To teachers reading this: I’m not advocating taking as drastic of an action as quitting China and going directly into manual labor, and I don’t want to detract from the experience of anyone who fits China into their long-term plans. My experience has just led me to believe that you need to pull back and assess your short-and long-term goals, then see how teaching and China can fit into them. China is not necessarily the best place to do that.
You could do something as easy as saving up some dough, then spending a couple of months mid-contract taking an intensive TEFL course and traveling around. You might even get your employer to pay for it; if they do, they’re probably a place you might want to consider for long-term career options, as it shows they’re as invested in your professional development as you are. You could try teaching in a different country for a year and see how it compares to China. I work with people who’ve taught all over the world, and China’s still on my shortlist of places I’d like to continue working. Or if you’re iffy on continuing in education, get a different job and see how it compares.

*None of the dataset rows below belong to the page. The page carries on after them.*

Background: an optimization exercise with open tools, aiming at small area, a short achievable clock period and few clock cycles per item. Do not read the settings as production practice.
The RTL was checked by simulation tests, not by an equivalence proof against the original design.

`run.sh`:
```
#!/bin/bash
# synth_recipe.tcl (not shown) runs the flow's synth.tcl, then flattens the netlist and writes it again
# the make line also repeats each setting of config.mk as NAME=value (left out here)
make -C /OpenROAD-flow-scripts/flow DESIGN_CONFIG=/design/flow/config.mk WORK_HOME=/design/flow/orfs CLKGATE_MAP_FILE= SYNTH_SCRIPT=/design/flow/synth_recipe.tcl finish
```
`config.mk`:
```
export PLATFORM = sky130hd
export DESIGN_NAME = bd_quant
export DESIGN_NICKNAME = bd_quant
export VERILOG_FILES = /design/flow/design.v
export SDC_FILE = /design/flow/constraint.sdc
export NUM_CORES = 8
export LEC_CHECK = 0
export CAP_MARGIN = 20
export CORE_MARGIN = 2
export CORE_UTILIZATION = 40
export SLEW_MARGIN = 20
export SYNTH_MEMORY_MAX_BITS = 16384
```
`constraint.sdc`:
```
create_clock -name core_clock -period 70.0 [get_ports {clk}]
set_input_delay 14.0000 -clock core_clock [delete_from_list [all_inputs] [get_ports {clk}]]
set_output_delay 14.0000 -clock core_clock [all_outputs]
set_load 0.01 [all_outputs]
```
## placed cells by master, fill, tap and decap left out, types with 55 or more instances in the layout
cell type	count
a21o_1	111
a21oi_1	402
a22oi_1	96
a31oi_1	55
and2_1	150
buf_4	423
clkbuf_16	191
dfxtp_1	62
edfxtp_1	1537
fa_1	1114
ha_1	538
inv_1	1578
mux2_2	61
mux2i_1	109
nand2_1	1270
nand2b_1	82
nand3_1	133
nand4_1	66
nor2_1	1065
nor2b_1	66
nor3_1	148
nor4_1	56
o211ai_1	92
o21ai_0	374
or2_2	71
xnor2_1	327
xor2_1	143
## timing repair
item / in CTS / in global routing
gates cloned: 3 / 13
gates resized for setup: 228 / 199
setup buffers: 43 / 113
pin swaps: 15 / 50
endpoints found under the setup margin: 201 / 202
Background: an optimization exercise with open tools, aiming at small area, a short achievable clock period and few clock cycles. Do not read the settings as production practice.
At most, simulation tests tie the RTL to the original design; equivalence was not proved.
Power figures rest on the tool's default switching activity, not on a simulated workload.

// hid_rx
module hid_rx (
    input  wire        clk,
    input  wire        rst,
    input  wire        in_valid,
    output wire        in_ready,
    input  wire [1:0]  in_class,      
    input  wire [7:0]  in_len,
    input  wire [63:0] in_data,       
    input  wire        hs_we,
    input  wire [2:0]  hs_id,
    input  wire        hs_en,
    output reg         res_valid,
    output reg  [7:0]  res_code,
    output reg  [47:0] res_data,
    output reg         ev_valid,
    input  wire        ev_ready,
    output reg  [2:0]  ev_id,
    output reg         ev_t,
    output reg         ev_deliver,
    output reg  [7:0]  kbd_lastkey,
    output reg         kbd_pressed,
    output reg  [15:0] ptr_x,
    output reg  [15:0] ptr_y,
    output reg         ptr_primary,
    output reg  [9:0]  btn_prev,
    output reg  [2:0]  drop_flags     
);
For scale: ~1900 cells after synthesis, roughly 280 flip-flops, about 16000 sq um of cells after synthesis.
clock: 4.5 ns
lec_check: 0
cap_margin: 20
core_margin: 2
core_utilization: 55
setup_slack_margin: 2.2
slew_margin: 20
tns_end_percent: 20
standard.sh (not shown) runs the stock make flow with config.mk's settings and CLKGATE_MAP_FILE= SYNTH_SCRIPT=/design/flow/synth_recipe.tcl, a recipe that flattens the netlist after the stock synthesis.
==> flow/flow/run.sh <==
#!/bin/bash
# The standard layout, with plain buf_1 cells as the port buffers
# (the resizer sizes them up where timing needs it).
set -euo pipefail
export BUFFER_PORTS_ARGS="-buffer_cell sky130_fd_sc_hd__buf_1"
bash standard.sh > standard_flow.log 2>&1
The first run completed without violations.
==> next run, changes <==
--- a/flow/design.v
+++ b/flow/design.v
@@ -391,21 +391,20 @@
                 ptr_x       <= {px_hi, px_lo[7:0]};
                 ptr_y       <= {py_hi, py_lo[7:0]};
                 ptr_primary <= r_b0;
             end
             if (is_gen)
                 btn_prev <= gbits;
         end
     end
     reg  [7:0] q_mask [0:2];
     reg  [7:0] q_dlv  [0:2];
-    reg  [2:0] q_one;         
     reg  [2:0] q_v;
     reg  [2:0] q_hd;          
     reg  [2:0] q_tl;
     reg  [7:0] w_mask, w_dlv;
     reg        w_v;
     reg        w_last;
     reg  [7:0] ev_btn;
     wire [7:0] w_low  = w_mask & ~{w_mask[6:0] | {w_mask[5:0], 1'b0} | {w_mask[4:0], 2'b0} |
                                    {w_mask[3:0], 3'b0} | {w_mask[2:0], 4'b0} | {w_mask[1:0], 5'b0} |
                                    {w_mask[0], 6'b0}, 1'b0};
@@ -413,21 +412,20 @@
     wire [2:0] w_id   = {|w_low[7:4], |{w_low[7:6], w_low[3:2]},
                          |{w_low[7], w_low[5], w_low[3], w_low[1]}};
     wire load   = !ev_valid || ev_ready;
     wire w_take = !w_v || (load && w_last);      
     wire h_v    = |(q_hd & q_v);
     wire pop    = w_take && h_v;
     wire [7:0] h_mask = ({8{q_hd[0]}} & q_mask[0]) | ({8{q_hd[1]}} & q_mask[1]) |
                         ({8{q_hd[2]}} & q_mask[2]);
     wire [7:0] h_dlv  = ({8{q_hd[0]}} & q_dlv[0]) | ({8{q_hd[1]}} & q_dlv[1]) |
                         ({8{q_hd[2]}} & q_dlv[2]);
-    wire       h_one  = |(q_hd & q_one);
     wire [2:0] q_v_n = (q_v & ~({3{pop}} & q_hd)) | ({3{in_push}} & q_tl);
     function one8;
         input [7:0] m;
         integer b;
         reg seen, two;
         begin
             seen = 1'b0; two = 1'b0;
             for (b = 0; b < 8; b = b + 1) begin
                 two  = two | (seen & m[b]);
                 seen = seen | m[b];
@@ -464,30 +462,29 @@
                     ev_btn     <= ev_btn ^ w_low;
                 end
             end
         end
     end
     integer e;
     always @(posedge clk) begin
         if (w_take) begin
             w_mask <= h_mask;
             w_dlv  <= h_dlv;
-            w_last <= h_one;
+            w_last <= one8(h_mask);
         end else if (load) begin
             w_mask <= w_rest;
             w_last <= w_two;
         end
         for (e = 0; e < 3; e = e + 1) begin
             if (q_tl[e] && !q_v[e]) begin
                 q_mask[e] <= in_chg;
                 q_dlv[e]  <= handlers;
-                q_one[e]  <= one8(in_chg);
             end
         end
     end
 endmodule
 module hid_add8 (
     input  wire [7:0] a,
     input  wire [7:0] b,
     output wire [8:0] s
 );
     wire [7:0] g = a & b;
Outcome: Via count decreases by 3.9%. Routed wire length falls by 4.2%. Synthesized area drops by 2.7%. Power grows by about 1.5%. Global-route usage came out lower by 0.33 points. Die area is lower by about 2.6%. Utilization came out higher by 0.44 points. Count of clock-buffer cells in the layout came out higher by 1. Cell count came out lower by about 2.8%. Worst hold slack improves by 7.0 ps. Final area drops by about 2.3%. Clock power went up by about 5%.
Testbench counts after the change, summed over its fixed seeds: cycles 16,185.
For the first run of this note, only the layout was checked, not whether the RTL still works.

[static timing again, ports no longer ideal]
No port has a modelled driver above. Below, the same layouts with a new extraction and two added sets of constraints. Step 1 sets driving cells, clkbuf_16 on the clock port and buf_2 on the other inputs (assumed; they add their load-dependent delay and slew). Step 2 adds t to the input delays and takes it off the output delays; t is the mean of the earliest and latest rising clock arrival at the registers after step 1. Input paths then give back, and output paths get back, about the clock's delay inside the block. a / b / c = ideal / step 1 / step 2; a / b = the first two.
run | t, ns | slack for setup (ns) | worst setup path after step 2
the first run | 0.593 | 2.038 / 2.038 / 1.544 | input to register
the second run | 0.594 | 2.061 / 2.081 / 1.487 | input to register
After both steps every run listed still meets setup and hold. The setup slack of the second run, which loses most, moves by +0.020 ns with the drivers and by -0.574 ns with both steps.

Closing your eyes and jumping in the deep end, into new experiences, shouldn’t be too difficult. After all, isn’t that what led a lot of us to China in the first place?
Greg is an ESL instructor who spent two productive years teaching in China. He currently lives in Colorado.
Previously: Introducing: A Weekly Column About Teaching In China
Fantastic stuff – I myself went through all those dilemmas (and I especially love your novelist/poet reference – I feel the same!) And as an introvert at heart myself TEFL did wonders for making me express myself without fear in at times daunting situations. I’m a writer myself now in China though I do miss the students from time to time.
Not a bad article on the whole, but are you going state that you’re a “damn good teacher” in every post? A little humility goes a long way – Confucius had a few things to say about that too.
Whoops, hadn’t noticed that. Thanks for pointing it out (seriously). I’ll get to work on writing my self-criticisms right away.
“I always envisioned myself as a novelist-poet who would be constantly waylaid by a “real job” until my dream of being published came true.”
Tao, where did you find this unique snowflake?
Likely the same place he found the Laowai Comics guy. But for some bizarre reason, he kept both of them instead of just this one. *shrug*
There’s actually this awesome graphic novel about the teaching experience in China…too lazy to find the link now but it looks pretty poignant and artful.
Yep, just confirms it.. teachers often come to China because “experiencing an existential crisis.. 5 more years as.. screams looser to me”..
Now one wonders why some Chinese dont like Laowai’s
“As a writer, living in China does most of the work for you.”
Er? Work on your English before lecturing us.
Sorry. Syntax can be quite the sonofabitch and I hadn’t caught that. “China does most of the work for a writer.” Is that better?